После исключения из училища Виктор устроился штамповщиком на завод и поступил в вечернюю школу. Но работа на заводе Виктору не нравилась. И тогда его мама решила, что Виктору лучше оставить работу на заводе, и стоит начать больше читать, учиться и заниматься самосовершенствованием. Такое решение мамы стало большой удачей для Виктора. Позже Валентина Васильевна рассказывала: «Как-то опросила его – «Откуда явилась вдруг вся эта музыка?» - «А помнишь, мама, - говорит, - ты меня с завода забрала. Тогда все и началось. Я тебе очень благодарен за это». Он никогда раньше не говорил мне ничего подобного! Я была тронута и поражена этими словами. Видите, все твердят, что труд делает человека, а получилось наоборот. Витю «сделала» свобода и возможность свободно раскрыть себя... Виктор с детства, так или иначе, получал эстетическое образование, развивал свой вкус. Когда впервые он попал в Москву, то сразу побежал в Третьяковку. И потом интересовался искусством и сам всегда рисовал». Свое увлечение рисованием Виктор не бросил и пронес буквально через всю свою жизнь. Много позже - в 1988-м году на выставке ленинградских современных художников в Нью-Йорке 10 картин принадлежало кисти Виктора Цоя. Как и многие молодые люди Виктор начал курить, но, в отличие от других, Виктора совершенно не тянуло к выпивке. Роберт Максимович рассказывал по этому поводу: «Он другим был занят, и вино его совершенно не интересовало. Конечно, иногда с друзьями посидит, выпьет. Но меру знал».
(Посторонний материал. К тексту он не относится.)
Context: an optimization exercise on an open-source flow, tuned for small area, a short achievable clock period and few clock cycles per item. The choices shown serve that exercise and are no tape-out recipe.
At most, simulation tests tie the RTL to the original design; equivalence was not proved.
No activity file was given, so power comes from the tool's default toggle rates.

==> run a: inputs <==
==> flow/design.v <==
module bpe_add #(parameter N = 32) (
    input  wire [N-1:0] a,
    input  wire [N-1:0] b,
    input  wire         ci,
    output wire [N-1:0] s,
    output wire         co
);
  localparam L = $clog2(N + 1);
  wire [N:0] g0 = {a & b, ci};
  wire [N:0] p0 = {a ^ b, 1'b0};
  wire [N:0] g [0:L];
  wire [N:0] p [0:L];
  assign g[0] = g0;
  assign p[0] = p0;
  genvar l, i;
  generate
    for (l = 0; l < L; l = l + 1) begin : g_lvl
      for (i = 0; i <= N; i = i + 1) begin : g_bit
        if ((i >> l) & 1) begin : g_node
          localparam integer J = ((i >> l) << l) - 1;
          assign g[l+1][i] = g[l][i] | (p[l][i] & g[l][J]);
          assign p[l+1][i] = p[l][i] & p[l][J];
        end else begin : g_pass
          assign g[l+1][i] = g[l][i];
          assign p[l+1][i] = p[l][i];
        end
      end
    end
  endgenerate
  assign s  = p0[N:1] ^ g[L][N-1:0];
  assign co = g[L][N];
endmodule
module bpe (
    input  wire        clk,
    input  wire        rst,
    input  wire        reg_req,
    input  wire        reg_we,
    input  wire [5:0]  reg_addr,
    input  wire [31:0] reg_wdata,
    output reg  [31:0] reg_rdata,
    output wire        reg_ack,
    output wire        mem_req,
    output wire        mem_we,
    output wire [31:0] mem_addr,
    output wire [7:0]  mem_wdata,
    input  wire [7:0]  mem_rdata,
    input  wire        mem_ack,
    output wire        irq
);
  reg        ie;
  reg        done;
  reg        ovr;
  reg [1:0]  err;            
  reg [31:0] cmd;
  reg [31:0] wdata;
  reg [31:0] rdata;
  reg [31:0] result;
  reg [31:0] sbase;
  reg [28:0] slen;
  reg [31:0] spos;
  reg [31:0] dbase;
  reg [28:0] dlen;
  reg [31:0] dpos;
  localparam [31:0] CFG = 32'h0000_2000;
  localparam [1:0] S_IDLE = 2'd0,    
                   S_FIN  = 2'd1,    
                   S_SRC  = 2'd2,    
                   S_DST  = 2'd3;    
  reg [1:0] state;
  reg [1:0] code;            
  reg [2:0] k;               
  reg [31:0] addr;           
  reg [4:0] coh;             
  reg       rdone;           
  reg [7:0] old;             
  reg [31:0] val;            
  reg [2:0] sh;              
  reg [2:0] nm1;             
  reg [2:0] tq;              
  reg       rd_first;        
  reg       rd_last;         
  wire busy   = (state != S_IDLE);
  wire in_src = (state == S_SRC);
  wire in_dst = (state == S_DST);
  wire [3:0] ra      = reg_addr[5:2];
  wire       host_wr = reg_req & reg_we;
  wire       accept  = host_wr & (ra == 4'd2) & ~busy;
  wire [3:0] op  = cmd[3:0];
  wire       ord = cmd[4];
  wire       adv = cmd[5];
  wire [5:0] w   = cmd[13:8];
  wire is_set  = (op == 4'd0);
  wire is_sset = (op == 4'd1);
  wire is_get  = (op == 4'd2);
  wire is_seq  = (op == 4'd1) | (op == 4'd4);
  wire is_copy = (op == 4'd5);
  wire [5:0]  w_eff = busy ? w : reg_wdata[13:8];
  wire [31:0] s_end, d_end;
  wire        s_end_c, d_end_c;
  bpe_add #(32) u_send (.a(spos), .b({26'b0, w_eff}), .ci(1'b0), .s(s_end), .co(s_end_c));
  bpe_add #(32) u_dend (.a(dpos), .b({26'b0, w_eff}), .ci(1'b0), .s(d_end), .co(d_end_c));
  wire        s_ge, d_ge;
  bpe_add #(33) u_sdif (.a({1'b0, slen, 3'b0}), .b(~{s_end_c, s_end}), .ci(1'b1), .s(), .co(s_ge));
  bpe_add #(33) u_ddif (.a({1'b0, dlen, 3'b0}), .b(~{d_end_c, d_end}), .ci(1'b1), .s(), .co(d_ge));
  wire        s_oob = ~s_ge;
  wire        d_oob = ~d_ge;
  wire [3:0] a_op      = reg_wdata[3:0];
  wire       a_illegal = (reg_wdata[7:6] != 2'b0) || (reg_wdata[31:14] != 18'b0) || (a_op > 4'd5);
  wire       a_wbad    = (reg_wdata[13:8] > 6'd32);
  wire       a_w0      = (reg_wdata[13:8] == 6'd0);
  wire       a_src     = (a_op == 4'd2) | (a_op == 4'd5);
  wire       a_dst     = (a_op != 4'd2);
  wire       a_oob     = (a_src & s_oob) | (a_dst & d_oob);
  wire [1:0] a_code    = a_illegal ? 2'd3 : a_wbad ? 2'd1 : a_w0 ? 2'd0 : a_oob ? 2'd2 : 2'd0;
  wire       a_go      = ~a_illegal & ~a_wbad & ~a_w0 & ~a_oob;
  wire [5:0] p_w   = busy ? w : reg_wdata[13:8];
  wire       p_ord = busy ? ord : reg_wdata[4];
  wire [3:0] p_op  = busy ? op : a_op;
  wire       p_seq = (p_op == 4'd1) | (p_op == 4'd4);
  wire       p_s   = ~busy & a_src;                 
  wire [2:0] p_lo  = p_s ? spos[2:0] : dpos[2:0];
  wire [5:0] p_lw  = {3'b0, p_lo} + p_w;            
  wire [5:0] p_lwm = p_lw - 6'd1;
  wire [2:0] p_nm1 = p_lwm[5:3];
  wire [2:0] p_de  = 3'd0 - p_lw[2:0];              
  wire [2:0] p_sh  = p_ord ? p_de : p_lo;
  wire [2:0] p_tq  = p_ord ? ~p_lo : p_lwm[2:0];
  wire       p_rd0 = (p_lo != 3'd0) | (~p_seq & (p_nm1 == 3'd0) & (p_lw != 6'd8));
  wire       p_rdl = ~p_seq & (p_nm1 != 3'd0) & (p_lw[2:0] != 3'd0);
  wire [4:0] p_coh = p_ord ? (5'd1 << p_nm1) : 5'd1;
  wire        a_inc  = busy & ~(in_src & klast);     
  wire [31:0] a_base = p_s ? sbase : dbase;
  wire [28:0] a_pos  = p_s ? spos[31:3] : dpos[31:3];
  wire [31:0] a_sum;
  bpe_add #(32) u_addr (.a(a_inc ? addr : a_base), .b(a_inc ? 32'b0 : {3'b0, a_pos}),
                        .ci(a_inc), .s(a_sum), .co());
  assign mem_addr = addr;
  wire kfirst = (k == 3'd0);
  wire klast  = (k == nm1);
  wire cfirst = coh[0];
  wire clast  = ord ? kfirst : klast;
  wire [7:0] gem, ltm, lowm;
  genvar gi;
  generate
    for (gi = 0; gi < 8; gi = gi + 1) begin : g_thr
      assign gem[gi]  = (gi[2:0] >= sh);
      assign ltm[gi]  = (gi[2:0] <= tq);
      assign lowm[gi] = (gi[2:0] <= ~sh);
    end
  endgenerate
  wire [15:0] rr  = {mem_rdata, mem_rdata} >> sh;
  wire [7:0]  rot = rr[7:0];                       
  wire [31:0] val_next;
  wire [31:0] tm;                                  
  generate
    for (gi = 0; gi < 32; gi = gi + 1) begin : g_val
      wire hit = (coh[gi / 8] & lowm[gi % 8]) | (coh[gi / 8 + 1] & ~lowm[gi % 8]);
      assign val_next[gi] = hit ? rot[gi % 8] : val[gi];
      assign tm[gi] = (gi < w);
    end
  endgenerate
  wire [31:0] vsrc = ({32{is_copy}} & val) | ({32{is_set | is_sset}} & wdata);
  wire [7:0]  lane_c = ({8{coh[0]}} & vsrc[7:0])   | ({8{coh[1]}} & vsrc[15:8]) |
                       ({8{coh[2]}} & vsrc[23:16]) | ({8{coh[3]}} & vsrc[31:24]);
  wire [7:0]  lane_p = ({8{coh[1]}} & vsrc[7:0])   | ({8{coh[2]}} & vsrc[15:8]) |
                       ({8{coh[3]}} & vsrc[23:16]) | ({8{coh[4]}} & vsrc[31:24]);
  wire [7:0]  pre = (lowm & lane_c) | (~lowm & lane_p);
  wire [15:0] ol  = {pre, pre} << sh;
  wire [7:0]  out = ol[15:8];                      
  wire [7:0] ge0 = {8{~cfirst}} | gem;             
  wire [7:0] ltw = {8{~clast}}  | ltm;             
  wire [7:0] fm  = ge0 & ltw;
  wire [7:0] keep = is_seq ? (ord ? ~ltw : ~ge0) : ~fm;
  wire [7:0] dnew = (fm & out) | (keep & old);
  wire       need_read = ~rdone & ((kfirst & rd_first) | (klast & rd_last));
  assign mem_req   = (in_src | in_dst) & ~rst;
  assign mem_we    = in_dst & ~need_read;
  assign mem_wdata = dnew;
  wire src_ack = in_src & mem_ack;
  wire dst_ack = in_dst & mem_ack;
  wire finish  = (state == S_FIN) | (src_ack & klast & is_get) | (dst_ack & ~need_read & klast);
  wire to_dst  = src_ack & klast & ~is_get;        
  wire step    = (src_ack & ~klast) | (dst_ack & ~need_read & ~klast);
  wire load_p  = accept | to_dst;
  assign reg_ack = reg_req & ~rst;
  assign irq     = ie & done;
  always @(*) begin
    case (ra)
      4'd0:    reg_rdata = {31'b0, ie};
      4'd1:    reg_rdata = {22'b0, err, 5'b0, ovr, done, busy};
      4'd2:    reg_rdata = cmd;
      4'd3:    reg_rdata = wdata;
      4'd4:    reg_rdata = rdata;
      4'd5:    reg_rdata = result;
      4'd6:    reg_rdata = sbase;
      4'd7:    reg_rdata = {3'b0, slen};
      4'd8:    reg_rdata = spos;
      4'd9:    reg_rdata = dbase;
      4'd10:   reg_rdata = {3'b0, dlen};
      4'd11:   reg_rdata = dpos;
      4'd12:   reg_rdata = CFG;
      default: reg_rdata = 32'b0;
    endcase
  end
  wire [31:0] wd_m = reg_wdata & {32{~rst}};
  wire        idle_wr = host_wr & ~busy;
  wire        fin_ok  = finish & (code == 2'd0) & ~rst;
  wire        eng     = busy & ~rst;            
  always @(posedge clk) begin
    if (rst | (host_wr & (ra == 4'd0)))  ie    <= wd_m[0];
    if (rst | (accept))                  cmd   <= wd_m;
    if (rst | (idle_wr & (ra == 4'd3)))  wdata <= wd_m;
    if (rst | (idle_wr & (ra == 4'd6)))  sbase <= wd_m;
    if (rst | (idle_wr & (ra == 4'd7)))  slen  <= wd_m[28:0];
    if (rst | (idle_wr & (ra == 4'd9)))  dbase <= wd_m;
    if (rst | (idle_wr & (ra == 4'd10))) dlen  <= wd_m[28:0];
    if (rst | (idle_wr & (ra == 4'd8)) | (fin_ok & adv & (is_get | is_copy)))
      spos <= eng ? s_end : wd_m;
    if (rst | (idle_wr & (ra == 4'd11)) | (fin_ok & adv & ~is_get))
      dpos <= eng ? d_end : wd_m;
    if (rst | (fin_ok & is_get))
      rdata <= val_next & tm & {32{~rst}};
    if (rst | fin_ok)
      result <= ({32{~rst & is_get}} & s_end) |
                ({32{~rst & is_copy}} & {26'b0, w}) |
                ({32{~rst & ~is_get & ~is_copy}} & d_end);
    if (src_ack) val <= val_next;
    if (dst_ack & need_read) old <= mem_rdata;
    if (load_p | step) addr <= a_sum;
    if (load_p) begin
      sh       <= p_sh;
      nm1      <= p_nm1;
      tq       <= p_tq;
      rd_first <= p_rd0;
      rd_last  <= p_rdl;
    end
  end
  always @(posedge clk) begin
    if (rst) begin
      done   <= 1'b0;
      ovr    <= 1'b0;
      err    <= 2'd0;
      state  <= S_IDLE;
      code   <= 2'd0;
      k      <= 3'd0;
      coh    <= 5'd0;
      rdone  <= 1'b0;
    end else begin
      if (host_wr) begin
        case (ra)
          4'd1: begin
            if (reg_wdata[1]) done <= 1'b0;
            if (reg_wdata[2]) ovr  <= 1'b0;
          end
          4'd2: begin
            if (busy) ovr <= 1'b1;
            else begin
              done  <= 1'b0;
              err   <= 2'd0;
              code  <= a_code;
              state <= a_go ? (a_src ? S_SRC : S_DST) : S_FIN;
            end
          end
          4'd3, 4'd6, 4'd7, 4'd8, 4'd9, 4'd10, 4'd11:
            if (busy) ovr <= 1'b1;
          default: ;
        endcase
      end
      if (load_p) begin
        k     <= 3'd0;
        coh   <= p_coh;
        rdone <= 1'b0;
      end
      if (to_dst) state <= S_DST;
      if (dst_ack & need_read) rdone <= 1'b1;
      if (step) begin
        k     <= k + 3'd1;
        coh   <= ord ? {1'b0, coh[4:1]} : {coh[3:0], 1'b0};
        rdone <= 1'b0;
      end
      if (finish) begin
        state <= S_IDLE;
        done  <= 1'b1;
        err   <= code;
      end
    end
  end
endmodule
==> flow/run.sh <==
#!/bin/bash
# synth_recipe.tcl (not shown) runs the flow's synth.tcl, then flattens the netlist and writes it again
# the make line also repeats each setting of config.mk as NAME=value (left out here)
make -C /OpenROAD-flow-scripts/flow DESIGN_CONFIG=/design/flow/config.mk WORK_HOME=/design/flow/orfs CLKGATE_MAP_FILE= SYNTH_SCRIPT=/design/flow/synth_recipe.tcl finish
==> flow/config.mk <==
export PLATFORM = sky130hd
export DESIGN_NAME = bpe
export DESIGN_NICKNAME = bpe
export VERILOG_FILES = /design/flow/design.v
export SDC_FILE = /design/flow/constraint.sdc
export NUM_CORES = 4
export LEC_CHECK = 0
export CAP_MARGIN = 20
export CORE_MARGIN = 2
export CORE_UTILIZATION = 40
export SETUP_SLACK_MARGIN = 4.5
export SLEW_MARGIN = 20
==> flow/constraint.sdc <==
create_clock -name core_clock -period 10.0 [get_ports {clk}]
set_input_delay 2.0000 -clock core_clock [delete_from_list [all_inputs] [get_ports {clk}]]
set_output_delay 2.0000 -clock core_clock [all_outputs]
set_load 0.01 [all_outputs]
==> inputs of run b, as changes to run a <==
--- a/flow/design.v
+++ b/flow/design.v
@@ -6,5 +6,5 @@
     output wire         co
 );
-  localparam L = $clog2(N + 1);
+  localparam L = 6;           
   wire [N:0] g0 = {a & b, ci};
   wire [N:0] p0 = {a ^ b, 1'b0};
SETUP_SLACK_MARGIN = 3.5   (was 4.5)
==> inputs of run c, as changes to run a <==
--- a/flow/design.v
+++ b/flow/design.v
@@ -6,5 +6,5 @@
     output wire         co
 );
-  localparam L = $clog2(N + 1);
+  localparam L = 6;           
   wire [N:0] g0 = {a & b, ci};
   wire [N:0] p0 = {a ^ b, 1'b0};
@@ -38,5 +38,5 @@
     input  wire [5:0]  reg_addr,
     input  wire [31:0] reg_wdata,
-    output reg  [31:0] reg_rdata,
+    output wire [31:0] reg_rdata,
     output wire        reg_ack,
     output wire        mem_req,
@@ -183,24 +183,54 @@
   wire step    = (src_ack & ~klast) | (dst_ack & ~need_read & ~klast);
   wire load_p  = accept | to_dst;
-  assign reg_ack = reg_req & ~rst;
-  assign irq     = ie & done;
+  reg  [3:0]  pr;
+  reg         stale;
+  reg  [31:0] rdq;
+  reg  [31:0] rmux;
+  wire        rd_req = reg_req & ~reg_we;
+  wire        rd_hit = (ra == pr) & ~stale;
+  assign reg_ack   = reg_req & ~rst & (reg_we | rd_hit);
+  assign reg_rdata = rdq;
+  assign irq       = ie & done;
+  reg [3:0] pr_succ;
   always @(*) begin
-    case (ra)
-      4'd0:    reg_rdata = {31'b0, ie};
-      4'd1:    reg_rdata = {22'b0, err, 5'b0, ovr, done, busy};
-      4'd2:    reg_rdata = cmd;
-      4'd3:    reg_rdata = wdata;
-      4'd4:    reg_rdata = rdata;
-      4'd5:    reg_rdata = result;
-      4'd6:    reg_rdata = sbase;
-      4'd7:    reg_rdata = {3'b0, slen};
-      4'd8:    reg_rdata = spos;
-      4'd9:    reg_rdata = dbase;
-      4'd10:   reg_rdata = {3'b0, dlen};
-      4'd11:   reg_rdata = dpos;
-      4'd12:   reg_rdata = CFG;
-      default: reg_rdata = 32'b0;
+    case (pr)
+      4'd1:    pr_succ = is_get ? 4'd4 : 4'd5;    
+      4'd4:    pr_succ = 4'd5;                    
+      4'd5:    pr_succ = 4'd8;                    
+      4'd8:    pr_succ = 4'd11;                   
+      default: pr_succ = 4'd1;
     endcase
   end
+  wire [3:0] pr_next = (rd_req & ~rd_hit) ? ra :
+                       finish             ? 4'd1 :
+                       (rd_req & rd_hit)  ? pr_succ : pr;
+  always @(*) begin
+    case (pr_next)
+      4'd0:    rmux = {31'b0, ie};
+      4'd1:    rmux = {22'b0, err, 5'b0, ovr, done, busy};
+      4'd2:    rmux = cmd;
+      4'd3:    rmux = wdata;
+      4'd4:    rmux = rdata;
+      4'd5:    rmux = result;
+      4'd6:    rmux = sbase;
+      4'd7:    rmux = {3'b0, slen};
+      4'd8:    rmux = spos;
+      4'd9:    rmux = dbase;
+      4'd10:   rmux = {3'b0, dlen};
+      4'd11:   rmux = dpos;
+      4'd12:   rmux = CFG;
+      default: rmux = 32'b0;
+    endcase
+  end
+  always @(posedge clk) begin
+    rdq <= rmux;
+    if (rst) begin
+      pr    <= 4'd1;
+      stale <= 1'b1;
+    end else begin
+      pr    <= pr_next;
+      stale <= host_wr | finish;
+    end
+  end
   wire [31:0] wd_m = reg_wdata & {32{~rst}};
   wire        idle_wr = host_wr & ~busy;
SETUP_SLACK_MARGIN = 4.6   (was 4.5)
==> inputs of run d, as changes to run a <==
--- a/flow/design.v
+++ b/flow/design.v
@@ -6,5 +6,5 @@
     output wire         co
 );
-  localparam L = $clog2(N + 1);
+  localparam L = 6;           
   wire [N:0] g0 = {a & b, ci};
   wire [N:0] p0 = {a ^ b, 1'b0};
==> flow/flow/run.sh (new file) <==
#!/bin/bash
# The standard layout, with plain buffers (not delay cells) on the ports.
set -euo pipefail
bash standard.sh BUFFER_PORTS_ARGS="-buffer_cell sky130_fd_sc_hd__buf_2" finish > flow_make.log 2>&1
==> flow/standard.sh (new file) <==
#!/bin/bash
# synth_recipe.tcl (not shown) runs the flow's synth.tcl, then flattens the netlist and writes it again
# the make line also repeats each setting of config.mk as NAME=value (left out here)
make -C /OpenROAD-flow-scripts/flow DESIGN_CONFIG=/design/flow/config.mk WORK_HOME=/design/flow/orfs CLKGATE_MAP_FILE= SYNTH_SCRIPT=/design/flow/synth_recipe.tcl "${@:-finish}"
CAP_MARGIN = 0   (was 20)
CORE_UTILIZATION = 50   (was 40)
CTS_CLUSTER_DIAMETER = 80   (was unset)
CTS_CLUSTER_SIZE = 20   (was unset)
SETUP_SLACK_MARGIN = 4.2   (was 4.5)
SLEW_MARGIN = 0   (was 20)
removed: flow/run.sh
==> qor summary <==
| item | run a | run d | run b | run c |
|---|---|---|---|---|
| Area used by multi-input combinational logic | 12,500 um^2 | 11,600 um^2 | 11,400 um^2 | 13,600 um^2 |
| Global placer's final weighted congestion | 0.946 | 0.973 | 0.980 | 0.967 |
| Average routed wire per standard cell | 31.2 um | 31.5 um | 30.0 um | 30.0 um |
| Placed Instance Area | 26,500 um^2 | 25,600 um^2 | 26,400 um^2 | 28,400 um^2 |
| R2r setup slk | 4.55 ns | 4.42 ns | 4.13 ns | 4.60 ns |
| Status | timing/DRC/antenna clean | timing/DRC/antenna clean | timing/DRC/antenna clean | timing/DRC/antenna clean |
| Maximum clock rate | 0.181 GHz | 0.173 GHz | 0.156 GHz | 0.182 GHz |
| Worst supply voltage drop on vdd | 0.000124 V | 0.000112 V | 0.000124 V | 0.000139 V |
| Worst slack after detailed placement | 2.32 ns | 2.80 ns | 2.14 ns | 1.84 ns |
| Power Sequential | 2120 uW | 2110 uW | 2110 uW | 2300 uW |
| Combinational-cell power consumption | 837 uW | 719 uW | 728 uW | 964 uW |
| Capturing element type of the critical path | output pin | output pin | output pin | register |
| Post-Synthesis Cells | 2,226 | 2,226 | 2,226 | 2,416 |
| First-pass GRT wire length | 143,000 um | 134,000 um | 136,000 um | 152,000 um |
| Power of the clock network | 1690 uW | 1270 uW | 1700 uW | 2100 uW |
Testbench counts of run b, summed over its fixed seeds: cycles 39,462, commands 2,400.
Testbench counts of run c, summed over its fixed seeds: cycles 39,462, commands 2,400.
Testbench counts of run d, summed over its fixed seeds: cycles 39,462, commands 2,400.
The RTL of run a was laid out without a check of its function.

static timing again, ports no longer ideal:
No port has a modelled driver above. Below, the same layouts with a new extraction and two added sets of constraints.
Step 1: set_driving_cell puts a clkbuf_16 on clk and a buf_2 on each other input, an assumption about the parent block.
Step 2 times the ports against the registers' clock, not the clock port: input delays grow and output delays shrink by t, the midpoint of the rising clock arrivals with the driver on.
a / b / c = ideal / step 1 / step 2; a / b = the first two.
run	t (ns)	slack for setup (ns)	slew at the worst register clock pin (ns)
run a	0.669	4.475 / 4.414 / 3.827	0.07 / 0.07
run b	0.653	3.587 / 3.528 / 2.965	0.06 / 0.06
run c	0.692	4.499 / 4.515 / 3.823	0.07 / 0.07
run d	0.657	4.212 / 4.159 / 3.642	0.09 / 0.09
After both steps every run listed still meets setup and hold. The setup slack of run c, which loses most, moves by +0.016 ns with the drivers and by -0.676 ns with both steps.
По словам Виктора, серьезно заниматься игрой на гитаре он стал в восемнадцать лет. В интервью он рассказывал: «Я с детства занимался в различных художественных учебных заведениях. Лет в 18 я все это бросил и стал играть на гитаре и писать песни». Когда Виктора стали приглашать с друзьями на «квартирники», мама спросила у него: «Витя, сколько же ты на них зарабатываешь?» - «Ну, рублей пятнадцать», - ответил он. Мама никак не ожидала такой огромной популярности, которая пришла к Виктору потом. Отец также не сразу стал понимать песни сына: «Когда он только начинал, я не воспринимал это серьезно. Тем более что для меня, взрослого человека, его песни, конечно, не были близки. Думал, это так, мальчишество какое-то». О том времени, когда Цой начинал играть, много рассказывали его друзья. Максим Пашков рассказывал: «Человек он был мрачноватый. ...Таким был всегда. Конечно, всенародная любовь его изменила. ...По природе он непробивной, патологически застенчивый». Андрей Панов дополнял: «Цой был всегда очень зажатый. Комплексанутый, даже так скажу». Такую же характеристику на Цоя давал Михаил Науменко: «От него всегда исходил какой-то специальный флюид одиночества».
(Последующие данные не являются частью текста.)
What follows belongs to an exercise in optimizing a design on an open flow for small area; a production flow would make more cautious choices. Function was checked by simulation only, so behaviour that the tests miss may differ from the original. Power and IR drop assume default switching activity.

## wip/sierra
==> flow/design.v (excerpt) <==
module sha512_engine (
  input  wire        clk,
  input  wire        rst,           
  input  wire        req_valid,
  input  wire        req_we,
  input  wire [6:0]  req_addr,
  input  wire [63:0] req_wdata,
  output wire        req_ready,
  output reg         rsp_valid,
  output wire [63:0] rsp_rdata
);
Size in the first run: roughly 3,200 flip-flops, roughly 140 I/O pins, ~120,000 um2 of cells after synthesis.
export LEC_CHECK = 0
export CAP_MARGIN = 20
export CORE_MARGIN = 2
export CORE_UTILIZATION = 50
export PLACE_DENSITY = 0.6
export SLEW_MARGIN = 20
export SYNTH_MEMORY_MAX_BITS = 16384
create_clock -name core_clock -period 16.0 [get_ports {clk}]
standard.sh (not shown) runs the stock make flow with config.mk's settings and CLKGATE_MAP_FILE= SYNTH_SCRIPT=/design/flow/synth_recipe.tcl, a recipe that flattens the netlist after the stock synthesis.
==> flow/flow/run.sh <==
#!/bin/bash
# Own layout flow: the standard ORFS flow with an area-oriented ABC
# script in synthesis, the smallest buffer on each port, a clock tree without
# dummy loads, and antenna repair with a margin and more rounds.  Each
# tool's output is in orfs/logs/; make's own output in flow_make.log.
set -euo pipefail
WORK=$PWD
export AREA_ABC_SCRIPT=$WORK/flow/area.abc
CTS="-sink_clustering_enable -repair_clock_nets -dont_use_dummy_load -sink_buffer_max_cap_derate 1.0 -buf_list {sky130_fd_sc_hd__clkbuf_16} -sink_clustering_size 25 -sink_clustering_max_diameter 80 -clustering_exponent 2"
bash standard.sh SYNTH_SCRIPT=$WORK/flow/synth_area.tcl "CTS_ARGS=$CTS" \
  "BUFFER_PORTS_ARGS=-buffer_cell sky130_fd_sc_hd__buf_1" MAX_REPAIR_ANTENNAS_ITER_DRT=8 \
  PRE_GLOBAL_ROUTE_TCL=$WORK/flow/antenna.tcl PRE_DETAIL_ROUTE_TCL=$WORK/flow/antenna.tcl \
  finish > $WORK/flow_make.log 2>&1
==> flow/flow/antenna.tcl <==
# Sourced before global and detailed routing: every antenna repair aims 30%
# below the antenna ratio limits, so that the few long, lightly loaded nets
# do not need round after round of re-routing.
if { [llength [info commands repair_antennas_std]] == 0 } {
  rename repair_antennas repair_antennas_std
  proc repair_antennas { args } { repair_antennas_std {*}$args -ratio_margin 30 }
}
==> flow/flow/area.abc <==
strash
&get -n
&st
&syn2
&dch
&nf -R 1000
&put
strash
&get -n
&st
&synch2
&dch -f
&nf -a -R 1000
&put
strash
&get -n
&st
&synch2
&dch -f
&nf -p -a -R 1000 -F 8 -A 6 -C 32
&put
topo
stime -c
stime -c
==> flow/flow/synth_area.tcl <==
# synth_recipe.tcl with one change: Yosys's abc pass runs flow/area.abc, an
# area-oriented mapping script, in place of ORFS's default script.
proc synth {args} { yosys synth -nofsm -noshare {*}$args }
proc abc {args} {
  set i [lsearch -exact $args -script]
  if { $i >= 0 } { lset args [expr { $i + 1 }] $::env(AREA_ABC_SCRIPT) }
  yosys abc {*}$args
}
source $::env(SCRIPTS_DIR)/synth.tcl
# left out here: clear keep_hierarchy, flatten, clean up, hide names made inside functions, write 1_2_yosys.v
The final layout from wip/sierra, which completed every stage, passed the timing, design-rule and antenna checks at the end of the flow.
После вечерней школы Виктор закончил художественное СГПТУ-61 по специальности «резчик по дереву», но из-за плохой успеваемости ему выдали не диплом, а справку об окончании училища. Тем не менее, он был талантливым резчиком, и его распределили в реставрационную мастерскую Екатеринского дворца в городе Пушкине. Виктора впервые показали по телевизору в программе «Монитор», именно как одаренного резчика по дереву. Но Виктору было трудно ездить далеко за город, и вскоре он оставил свою работу реставратора.

Виктор стал всерьез обращать внимание на девушек позже других ребят. Андрей Панов рассказывал: «Никаких женщин, никаких комплексов, ...женщины нам тогда почему-то были ни к чему. Женщины просто отрицались». Однажды Виктор познакомился с восьмиклассницей, но просто не знал, что с ней делать. Ему самому было восемнадцать. Но в результате этого знакомства была написана песня «Восьмиклассница». А группа «Кино» была создана Цоем в 1981 году вместе с Алексеем Рыбиным и Олегом Валинским.

Потом в жизни Виктора появилась Марианна - они познакомились 5 марта 1982 года.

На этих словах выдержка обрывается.